May I join. I'm 39 and trying for my first baby.
Been diagnosed with likely my second MMC this week.
First pregnancy earlier this year ended when I went for a private early scan (stupidly thought it'd be lovely to see baby for the first time in a non medical setting) 17th March. Should've been 9weeks, bean measured just 3.1mm-around 6 weeks. I went through hell trying to sort it, and didn't stop bleeding until June. Bad luck they said, just carry on as you are, here's some higher dose folic acid to placate you.
Mid-August I found out I was pregnant again. I was so happy, and determined to be positive and repeated the mantra "today I am pregnant". I convinced myself I was experiencing symptoms, even thinking I was getting a bump this last week. But i was a fool. I went for a scan on weds at 8+6. My little bow measures just 4.2mm, no heartbeat and no blood flow. She was around 6 weeks and appears to have died within a day of bean.

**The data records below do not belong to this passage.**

`src/rtl/osc_trim_sar.sv`:
```
`default_nettype none
//==============================================================================
// Module   : osc_trim_sar
// Brief    : SAR oscillator trim engine with optional closed-loop +/-1 tracking,
//            measuring osc_clk cycles per (ref_div+1) reference periods.
// Revision : 1.0
//==============================================================================
module osc_trim_sar #(
    parameter int TRIM_W = 16,
    parameter int CNT_W  = 16,
    parameter int DIV_W  = 8,
    parameter int POL    = 1,
    parameter int SETTLE = 1
) (
    input  logic              osc_clk,
    input  logic              rstb,
    input  logic              ref_clk_i,
    input  logic              start_i,
    input  logic              abort_i,
    input  logic              mode_i,
    input  logic [3:0]        from_msb_i,
    input  logic [DIV_W-1:0]  ref_div_i,
    input  logic [CNT_W-1:0]  ref_cnt_i,
    input  logic [CNT_W-1:0]  tol_i,
    output logic [TRIM_W-1:0] trim_o,
    output logic              busy_o,
    output logic              done_o,
    output logic              locked_o,
    output logic              err_o,
    output logic [CNT_W-1:0]  meas_cnt_o,
    output logic              meas_valid_o
);

    typedef enum logic [2:0] {
        S_IDLE   = 3'd0,
        S_ALIGN  = 3'd1,
        S_SETTLE = 3'd2,
        S_MEAS   = 3'd3,
        S_DECIDE = 3'd4,
        S_DONE   = 3'd5,
        S_TRACK  = 3'd6
    } state_t;

    localparam logic [TRIM_W-1:0] TRIM_ONE = TRIM_W'(1);
    localparam logic [TRIM_W-1:0] TRIM_RST = TRIM_ONE << (TRIM_W - 1);
    localparam logic [TRIM_W-1:0] TRIM_MAX = '1;
    localparam logic [CNT_W-1:0]  CNT_ONE  = CNT_W'(1);
    localparam logic [CNT_W-1:0]  CNT_MAX  = '1;
    localparam logic [DIV_W-1:0]  DIV_ONE  = DIV_W'(1);
    localparam logic [1:0]        SETTLE_LD = 2'((SETTLE == 0) ? 0 : SETTLE - 1);
    localparam state_t            S_POSTCHG = (SETTLE == 0) ? S_MEAS : S_SETTLE;

    state_t              state_q;
    logic                ref_meta_q, ref_sync_q, ref_prev_q, ref_edge_q;
    logic [DIV_W-1:0]    win_q;
    logic [CNT_W-1:0]    osc_cnt_q;
    logic [1:0]          settle_q;
    logic [3:0]          bit_q;
    logic                mode_q, track_q;
    logic [DIV_W-1:0]    ref_div_q;
    logic [CNT_W-1:0]    ref_cnt_q, tol_q;
    logic [TRIM_W-1:0]   trim_q;
    logic                busy_q, done_q, locked_q, err_q, meas_valid_q;
    logic [CNT_W-1:0]    meas_cnt_q;

    logic                w_boundary;
    logic [CNT_W-1:0]    w_win_cnt;
    logic [3:0]          w_k;
    logic [TRIM_W-1:0]   w_bit_mask;
    logic                w_keep;
    logic [TRIM_W-1:0]   trim_sar_d;
    logic [CNT_W:0]      w_hi_raw, w_lo_raw;
    logic [CNT_W-1:0]    w_hi, w_lo;
    logic                w_above, w_below, w_step_up, w_step_dn;

    // The first edge in ALIGN always opens a fresh window, whatever win_q holds.
    assign w_boundary = ref_edge_q && ((state_q == S_ALIGN) || (win_q == '0));
    // Report the number of cycles in the window, including the boundary cycle.
    assign w_win_cnt  = (osc_cnt_q == CNT_MAX) ? CNT_MAX : osc_cnt_q + CNT_ONE;
    assign w_k        = ({1'b0, from_msb_i} >= 5'(TRIM_W)) ? 4'(TRIM_W - 1) : from_msb_i;

    assign w_bit_mask = TRIM_ONE << bit_q;
    assign w_keep     = (POL != 0) ? (meas_cnt_q <= ref_cnt_q) : (meas_cnt_q >= ref_cnt_q);
    assign trim_sar_d = (w_keep ? trim_q : (trim_q & ~w_bit_mask)) | (w_bit_mask >> 1);

    assign w_hi_raw   = {1'b0, ref_cnt_q} + {1'b0, tol_q};
    assign w_lo_raw   = {1'b0, ref_cnt_q} - {1'b0, tol_q};
    assign w_hi       = w_hi_raw[CNT_W] ? CNT_MAX : w_hi_raw[CNT_W-1:0];
    assign w_lo       = w_lo_raw[CNT_W] ? '0 : w_lo_raw[CNT_W-1:0];
    assign w_above    = meas_cnt_q > w_hi;
    assign w_below    = meas_cnt_q < w_lo;
    assign w_step_up  = (POL != 0) ? w_below : w_above;
    assign w_step_dn  = (POL != 0) ? w_above : w_below;

    always_ff @(posedge osc_clk or negedge rstb) begin
        if (!rstb) begin
            ref_meta_q <= 1'b0;
            ref_sync_q <= 1'b0;
            ref_prev_q <= 1'b0;
            ref_edge_q <= 1'b0;
            win_q      <= '0;
            osc_cnt_q  <= '0;
        end else begin
            ref_meta_q <= ref_clk_i;
            ref_sync_q <= ref_meta_q;
            ref_prev_q <= ref_sync_q;
            ref_edge_q <= ref_sync_q & ~ref_prev_q;
            if (w_boundary) begin
                win_q <= ref_div_q;
            end else if (ref_edge_q) begin
                win_q <= win_q - DIV_ONE;
            end
            if (w_boundary) begin
                osc_cnt_q <= '0;
            end else if (osc_cnt_q != CNT_MAX) begin
                osc_cnt_q <= osc_cnt_q + CNT_ONE;
            end
        end
    end

    always_ff @(posedge osc_clk or negedge rstb) begin
        if (!rstb) begin
            state_q      <= S_IDLE;
            settle_q     <= '0;
            bit_q        <= '0;
            mode_q       <= 1'b0;
            track_q      <= 1'b0;
            ref_div_q    <= '0;
            ref_cnt_q    <= '0;
            tol_q        <= '0;
            trim_q       <= TRIM_RST;
            busy_q       <= 1'b0;
            done_q       <= 1'b0;
            locked_q     <= 1'b0;
            err_q        <= 1'b0;
            meas_cnt_q   <= '0;
            meas_valid_q <= 1'b0;
        end else begin
            meas_valid_q <= 1'b0;
            if (abort_i) begin
                state_q  <= S_IDLE;
                busy_q   <= 1'b0;
                done_q   <= 1'b0;
                locked_q <= 1'b0;
            end else begin
                case (state_q)
                    S_IDLE, S_DONE: begin
                        if (start_i) begin
                            mode_q    <= mode_i;
                            track_q   <= 1'b0;
                            ref_div_q <= ref_div_i;
                            ref_cnt_q <= ref_cnt_i;
                            tol_q     <= tol_i;
                            bit_q     <= w_k;
                            trim_q    <= TRIM_ONE << w_k;
                            busy_q    <= 1'b1;
                            done_q    <= 1'b0;
                            locked_q  <= 1'b0;
                            err_q     <= 1'b0;
                            state_q   <= S_ALIGN;
                        end
                    end
                    S_ALIGN: begin
                        if (w_boundary) begin
                            settle_q <= SETTLE_LD;
                            state_q  <= S_POSTCHG;
                        end
                    end
                    S_SETTLE: begin
                        if (w_boundary) begin
                            if (settle_q == 2'd0) begin
                                state_q <= S_MEAS;
                            end else begin
                                settle_q <= settle_q - 2'd1;
                            end
                        end
                    end
                    S_MEAS, S_TRACK: begin
                        if (w_boundary) begin
                            meas_cnt_q   <= w_win_cnt;
                            meas_valid_q <= 1'b1;
                            state_q      <= S_DECIDE;
                        end
                    end
                    S_DECIDE: begin
                        settle_q <= SETTLE_LD;
                        if (!track_q) begin
                            trim_q <= trim_sar_d;
                            if (bit_q != 4'd0) begin
                                bit_q   <= bit_q - 4'd1;
                                state_q <= S_POSTCHG;
                            end else begin
                                done_q <= 1'b1;
                                if (mode_q) begin
                                    track_q <= 1'b1;
                                    state_q <= S_TRACK;
                                end else begin
                                    busy_q  <= 1'b0;
                                    state_q <= S_DONE;
                                end
                            end
                        end else if (w_step_up || w_step_dn) begin
                            locked_q <= 1'b0;
                            // A blocked step at either rail leaves trim alone and flags it.
                            if ((w_step_up && trim_q == TRIM_MAX) ||
                                (w_step_dn && trim_q == '0)) begin
                                err_q   <= 1'b1;
                                state_q <= S_TRACK;
                            end else begin
                                trim_q  <= w_step_up ? trim_q + TRIM_ONE : trim_q - TRIM_ONE;
                                state_q <= S_POSTCHG;
                            end
                        end else begin
                            locked_q <= 1'b1;
                            state_q  <= S_TRACK;
                        end
                    end
                    default: state_q <= S_IDLE;
                endcase
            end
        end
    end

    assign trim_o       = trim_q;
    assign busy_o       = busy_q;
    assign done_o       = done_q;
    assign locked_o     = locked_q;
    assign err_o        = err_q;
    assign meas_cnt_o   = meas_cnt_q;
    assign meas_valid_o = meas_valid_q;

endmodule
`default_nettype wire

```
`config.mk`:
```
export PLATFORM = sky130hd
export DESIGN_NAME = osc_trim_sar
export DESIGN_NICKNAME = d
export VERILOG_FILES = /design/src/rtl/osc_trim_sar.sv
export SDC_FILE = /design/constraint.sdc
export NUM_CORES = 1
export LEC_CHECK = 0
export BUFFER_PORTS_ARGS = -buffer_cell sky130_fd_sc_hd__buf_2
export CORE_UTILIZATION = 35
export CTS_CLUSTER_SIZE = 20
export DETAILED_ROUTE_END_ITERATION = 10
export HOLD_SLACK_MARGIN = 0.08
export PLACE_DENSITY = 0.58
export RECOVER_POWER = 100
export SLEW_MARGIN = 20
export SYNTH_ARGS = -nofsm -noshare
export SYNTH_HDL_FRONTEND = slang
export SYNTH_SLANG_ARGS = --single-unit
```
`constraint.sdc`:
```
create_clock -name osc_clk -period 7.6 [get_ports osc_clk]
set_clock_uncertainty 0.05 [all_clocks]
set_input_delay 0.38 -clock osc_clk [delete_from_list [all_inputs] [get_ports osc_clk]]
set_output_delay 0.38 -clock osc_clk [all_outputs]
set_load 0.03 [all_outputs]
```
## Word level (Yosys, flattened, before mapping)

Cells that the tools add are included.

- Add/sub/neg operators: 8
- $lt $le $gt $ge: 3
- Equality and inequality tests: 29
- Shift-type cells: 2
- Mux-type cells: 60
- Bitwise logic cells: 6
- Reduce and logical (&&, ||, !) cells: 29

Operators by type and width:

| cell | count |
|---|---|
| $mux W16 | 11 |
| $ne A3 B3 Y1 const B | 11 |
| $add A16 B1 Y16 const B | 2 |
| $eq A16 B16 Y1 const B | 2 |
| $pmux W16 S2 | 1 |
| $shl A1 B4 Y16 const A | 2 |
| $mux W3 | 10 |
| $reduce_and A5 Y1 | 5 |
| $mux W1 | 21 |
| $ne A2 B2 Y1 const B | 9 |
| $add A16 B16 Y17 | 1 |
| $sub A16 B16 Y17 | 1 |
| $and A16 B16 Y16 | 1 |
| $gt A16 B16 Y1 | 1 |
| $le A16 B16 Y1 | 1 |
| $logic_not A16 Y1 | 1 |
| $lt A16 B16 Y1 | 1 |
| $mux W8 | 2 |
| $ne A16 B16 Y1 const B | 1 |
| $not A16 Y16 | 1 |
| $or A16 B15 Y16 | 1 |
| $sub A16 B1 Y16 const B | 1 |
| $pmux W3 S5 | 1 |
| $mux W4 | 3 |
| 24 further kinds | 46 |

- Register bits: 116
- Bits of input ports: 50
- Output and inout port bits: 37
- Word-level logic and storage cells: 158

## Depth between registers and ports, before layout

Gate-level depths: netlist of run 1.

- Depth in word-level cells: 10
- Depth in mapped cells: 28
- Gate-level depth less buffers: 27

## Worst setup path before layout of run 1

OpenSTA, ideal clock, no wires.

- Path kind: register to register
- Start point: register ref_cnt_q[0]
- End point: register trim_q[14], in the netlist trim_o[14]
- Setup time: 0.124 ns
- Arrival time: 5.606 ns
- Required time: 7.426 ns
- Slack: 1.820 ns
- Cell stages (with the launch flop): 28
- Buffers on the path: 1
- Period minus slack after synthesis: 5.780 ns
- Path through: dfrtp_1 inv_1 ha_1 fa_1 nand2b_1 a21oi_2 a211o_1 o311a_4 nand2_1 nand2_1 clkbuf_1 nand2_1 ha_1 a21oi_1 nand2_1 a221oi_1 o211ai_1 or2_2 fa_1 a21oi_1 o21ai_1 o31a_1 o21a_1 o31a_1 a31oi_1 xor2_1 a221oi_1 o31a_1

- Word-level cells in the longest chain between the ends: 8
- Elaborated cells on any way between the ends: 21
- Those cells by class: add/sub: 2; order compare: 3; eq/ne: 2; mux: 8; bitwise: 1; reduce/logical: 5

Ends and longest elaborated chain:

| element | RTL line | source |
|---|---|---|
| from (decl) | 61 | `logic [CNT_W-1:0] ref_cnt_q, tol_q;` |
| from (signal assigned) | 152 | `ref_cnt_q <= ref_cnt_i;` |
| $sub A16 B16 Y17 | 87 | `assign w_lo_raw = {1'b0, ref_cnt_q} - {1'b0, tol_q};` |
| $mux W16 | 89 | `assign w_lo = w_lo_raw[CNT_W] ? '0 : w_lo_raw[CNT_W-1:0];` |
| $lt A16 B16 Y1 | 91 | `assign w_below = meas_cnt_q < w_lo;` |
| $mux W16 | 210 | `trim_q <= w_step_up ? trim_q + TRIM_ONE : trim_q - TRIM_ONE;` |
| $mux W16 | 205 | `if ((w_step_up && trim_q == TRIM_MAX) \|\|` |
| $mux W16 | 202 | `end else if (w_step_up \|\| w_step_dn) begin` |
| $mux W16 | 187 | `if (!track_q) begin` |
| $pmux W16 S2 | 146 | `case (state_q)` |
| to (signal assigned) | 155 | `trim_q <= TRIM_ONE << w_k;` |
| to (signal assigned) | 188 | `trim_q <= trim_sar_d;` |
| to (signal assigned) | 210 |  |
| to (decl) | 62 | `logic [TRIM_W-1:0] trim_q;` |

Several ways; a longest one is shown, not always the timed one. The select of a mux whose other input is x is not followed.
A chain may end at the register's enable or synchronous reset.

## Worst setup path after layout of run 1

- Start point: register tol_q[1]
- End point: register trim_q[14], in the netlist trim_o[14]

- Word-level cells in the longest chain between the ends: 8
- Elaborated cells on any way between the ends: 18
- Those cells by class: add/sub: 2; order compare: 2; eq/ne: 2; mux: 7; reduce/logical: 5

Ends and longest elaborated chain:

| element | RTL line | source |
|---|---|---|
| from (decl) | 61 |  |
| from (signal assigned) | 153 | `tol_q <= tol_i;` |
| $sub A16 B16 Y17 | 87 |  |
| $mux W16 | 89 |  |
| $lt A16 B16 Y1 | 91 |  |
| $mux W16 | 210 |  |
| $mux W16 | 205 |  |
| $mux W16 | 202 |  |
| $mux W16 | 187 |  |
| $pmux W16 S2 | 146 |  |

Several ways; a longest one is shown, not always the timed one. The select of a mux whose other input is x is not followed.

==> results.yml, run 1 <==
layout:
  register_area_um2: 2900
  diodes: 0
  multi_input_area_um2: 5450
  layout-drive-gt1-share_pct: 9.44
  fillCellCount: 2501
  area_delta_synth_final_pct: 13.5
  nNetsFinal: 1275
setup_path:
  path_buf_inv: 1
  crit_type: "reg -> reg"
  critPathMaxFanout: 16
  slowest_stage: "a221oi_1"
  worstSetupStartpointType: "flop"
  reg2reg_slack_ns: 0.79
  critical_path.endpoint_type: "flop"
  cp_slowest_stage_delay_ns: 0.62
  worstPathArrival_ns: 7.07
  critPathRequiredTime_ns: 7.86
  crit_family: "compound AO/OA/AOI/OAI gates"
power:
  irDropWorstVdd_mv: 0.167
  p_clk_share_pct: 17.3
  swShare_pct: 48.1
  p_total_mw: 4.60
  leakage_nw: 4.63
  intPower_mw: 2.39
  comb_power_share_pct: 60.0
  switchingPower_mw: 2.21
  power_per_cell_area_nw_per_um2: 459
  p_seq_share_pct: 22.7
status:
  status: "finished with violations"
  violations: "capacitance limit, slew limit"
clocking:
  cts_tree: "built"
  ctsResizeCount: 0
  cts.htree.levels: 4
  postCtsSetupRepairBufs: 0
  cts_inserted_buffers: 17
  clockBufferDepth: 2
  cts.sinks: 116
  cts-root-buf: "clkbuf_16"
  path_clk_slew_ns: 0.06
  clock_latency_ns: 0.42
synth:
  synth_seq_area_share_pct: 32.9
  yosysMostFrequentCell: "nand2_1"
  synthArstFlopShare_pct: 100
  yosys-top-cells-count: "nand2_1 (116), dfrtp_1 (115), nor2_1 (111)"
  synth_top_area_share_pct: 32.6
  synth_cell_types: 66
  synth_area_leaders: "dfrtp_1 (33%), ha_1 (14%), o21ai_0 (5.8%), nand2_1 (4.9%), nor2_1 (4.7%)"
  avgSynthCellArea_um2: 8.36
  synth_ff_type: "dfrtp_1"
  synthesis.area_um2: 8820
  synth_top_area_cell: "dfrtp_1"
  netlist_instances: 1055
  synth_warnings: 0
  ys_seq_elements: 116
  synth_edf_count: 0
  syn-num-nets: 1210
die:
  die_height_um: 161
  die_area_um2: 25800
  core_area_um2: 24500
  start_util_pct: 35.9
  ios: 87
  rows: 57
  die_x_um: 161
route:
  wl_per_cell_um: 16.3
  ant_nets: 0
  drtIter0Drc: 564
  drc: 0
  dr.pass1.iters: 5
  wirelength_mm: 23.7
  vias_per_cell: 5.34
  vias: 7774
hold_path:
  hold_class: "in -> reg"
place:
  dpl.hpwl_mm: 17.7
  port_buffers: 86
  gp_congestion: 0.886
sta:
  finalHoldViolCount: 0
  period_needed_ns: 6.81
  setup_viol: 0
  relSlewSlack_pct: -104
  fmax_mhz: 147
  min_period_over_period_pct: 89.6
  rsz0062_at_grt: "no"
  finalSetupTns_ns: 0
  slew_violations: 168
  worst-slew-pin-transition_ns: 3.05
global_route:
  track_usage_pct: 19.0
  grt_overflow_total: 0
  antenna_found_initial: 1
  first_global_vias: 7484
  grt_max_degree: 77
  grt_first_pass_wirelength_mm: 39.1
job:
  maxCapViolCount: 3
==> metrics by stage <==
stage / cell area, um^2 / setup WS, ns / cells / util [%] / hold slack, ns
3_3_place_gp: 9480 / 1.25 / 1422 / 38.7 / 0.285
5_1_grt: 10000 / 0.271 / 1457 / 40.8 / 0.111
3_5_place_dp: 9480 / 0.980 / 1422 / 38.7 / 0.292
6_report: 10000 / 0.791 / 1457 / 40.8 / 0.107
4_1_cts: 10100 / 0.934 / 1456 / 41.1 / 0.0961
2_1_floorplan: 8820 / 1.82 / 1055 / - / 0.0344
==> worst paths after layout <==
path | from | endpoint | cells past startpoint
worst max register to register | tol_q[1] | trim_o[14] | 27
worst max-delay path | tol_q[1] | trim_o[14] | 27
worst min-delay path | ref_cnt_i[5] | ref_cnt_q[5] | 3
min in group asynchronous | rstb | osc_cnt_q[0] | 2
max in group asynchronous | rstb | trim_o[10] | 4
worst min register to register | ref_meta_q | ref_sync_q | 0
==> cell usage in the layout, fill, tap and decap left out, types with 7 or more instances in the layout <==
| cell | instances |
|---|---|
| a221oi_1 | 9 |
| inv_1 | 63 |
| o21ai_0 | 111 |
| a21oi_1 | 74 |
| clkbuf_16 | 17 |
| o21a_1 | 14 |
| mux2_2 | 11 |
| clkbuf_1 | 41 |
| nand2b_1 | 14 |
| xor2_1 | 16 |
| nand4_1 | 18 |
| nor2b_1 | 13 |
| nor2_1 | 110 |
| buf_2 | 48 |
| a21o_1 | 8 |
| nand3_1 | 31 |
| o211ai_1 | 7 |
| and3_1 | 13 |
| dfrtp_1 | 115 |
| xnor2_1 | 30 |
| ha_1 | 102 |
| nor3_1 | 17 |
| o22ai_1 | 7 |
| a31oi_1 | 18 |
| nand2_1 | 116 |
==> state kept, by name, indices dropped and copies added (netlist names), 2 cells and up <==
name / count
ref_div_q: 8
win_q: 8
tol_q: 16
meas_cnt_o: 16
settle_q: 2
trim_o: 16
bit_q: 4
osc_cnt_q: 16
ref_cnt_q: 16
state_q: 3
==> repair_timing <==
item                       4_1_cts  5_1_grt
hold buffers                     2        0
setup endpoints to repair        0        0
hold endpoints to repair        41        0
==> routing by layer <==
layer / wire length, um / share of wire (%) / global-route usage, % / up-vias
met4: 322 / 1.4 / 5.36 / 2
met5: 13 / 0.055 / 0 / -
met1: 11700 / 49 / 26.6 / 3697
met2: 10500 / 44 / 29.6 / 169
li1: - / - / - / 3881
met3: 1140 / 4.8 / 3.59 / 25
==> kinds of logic (layout without fill, tap and decap cells) <==
family,Yosys count,count (layout),share of synthesized area (%)
AO/OA/AOI/OAI,303,303,21.7
XOR/XNOR,46,46,4.57
adder cells (fa/ha/maj),105,105,15.2
buffers and inverters,110,188,5.08
flip-flops,116,116,32.9
multiplexers,15,15,1.92
AND/OR/NAND/NOR,360,360,18.6
==> worst min-delay path: stages <==
cell,delay [ns]
buf_2,0.07
nand2_1,0.03
o21ai_0,0.05
==> area by class of cell <==
type	count	area share, %
Clock inverter	15	1.57
Multi-Input combinational cell	829	54.5
Tap cell	324	4.05
Timing Repair Buffer	93	4.29
Clock buffer	17	4.25
Sequential cell	116	29.0
Inverter	63	2.36
==> power groups by stage <==
stage | sequential [mW] | clock (mW) | combinational, mW
final | 1.04 | 0.796 | 2.76
after global routing | 1.07 | 0.848 | 3.13
after CTS | 1.04 | 0.814 | 2.77
after detailed placement | 1.05 | 0 | 2.74
after global placement | 1.04 | 0 | 2.71
after floorplan | 1.03 | 0 | 2.14
(Power assumes the default switching activity.)
==> run 2, diff against run 1 <==
- ABC_AREA: unset -> 1
- clock period: 7.6 -> 7 ns (I/O delays scaled with it)
==> run 2 against run 1 <==
Against the previous run: the flow still finishes with violations (capacitance limit, slew limit); sequential share of layout area fell by 1.2 points; first-iteration DRC count up 3.5%; final cell count increased by 15%; worst setup slack better by 0.26 ns; global-route usage increased by 0.39 points; area after synthesis is 2.1% higher; fmax increased by 14%; non-clock buffer count increased by 14; core utilization grew 0.69 points; highest routed layer is now met4.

I'm heartbroken. Just devastated. And angry. I trusted the medics when they said it was bad luck. I trusted them when they reassured me they didn't think it was to do with my blood (a major concern due to family history) and that I shouldn't take baby aspirin when I got my BFP. But now here I am, in limbo for two weeks before they'll even confirm she's gone, bleeding a little bit just like last time, and feeling with every bone in my body that there's something wrong with me.
My instincts say there's a problem, but the thought of having to live this nightmare a third time before they'll investigate is horrific. I'm looking at private tests but I don't know if finances will allow.
The worst thing is I'm starting to think I can't do it again, and that will mean giving up on being a mom. That right there is the most painful part of this. Letting go of my dream. It's just not fair.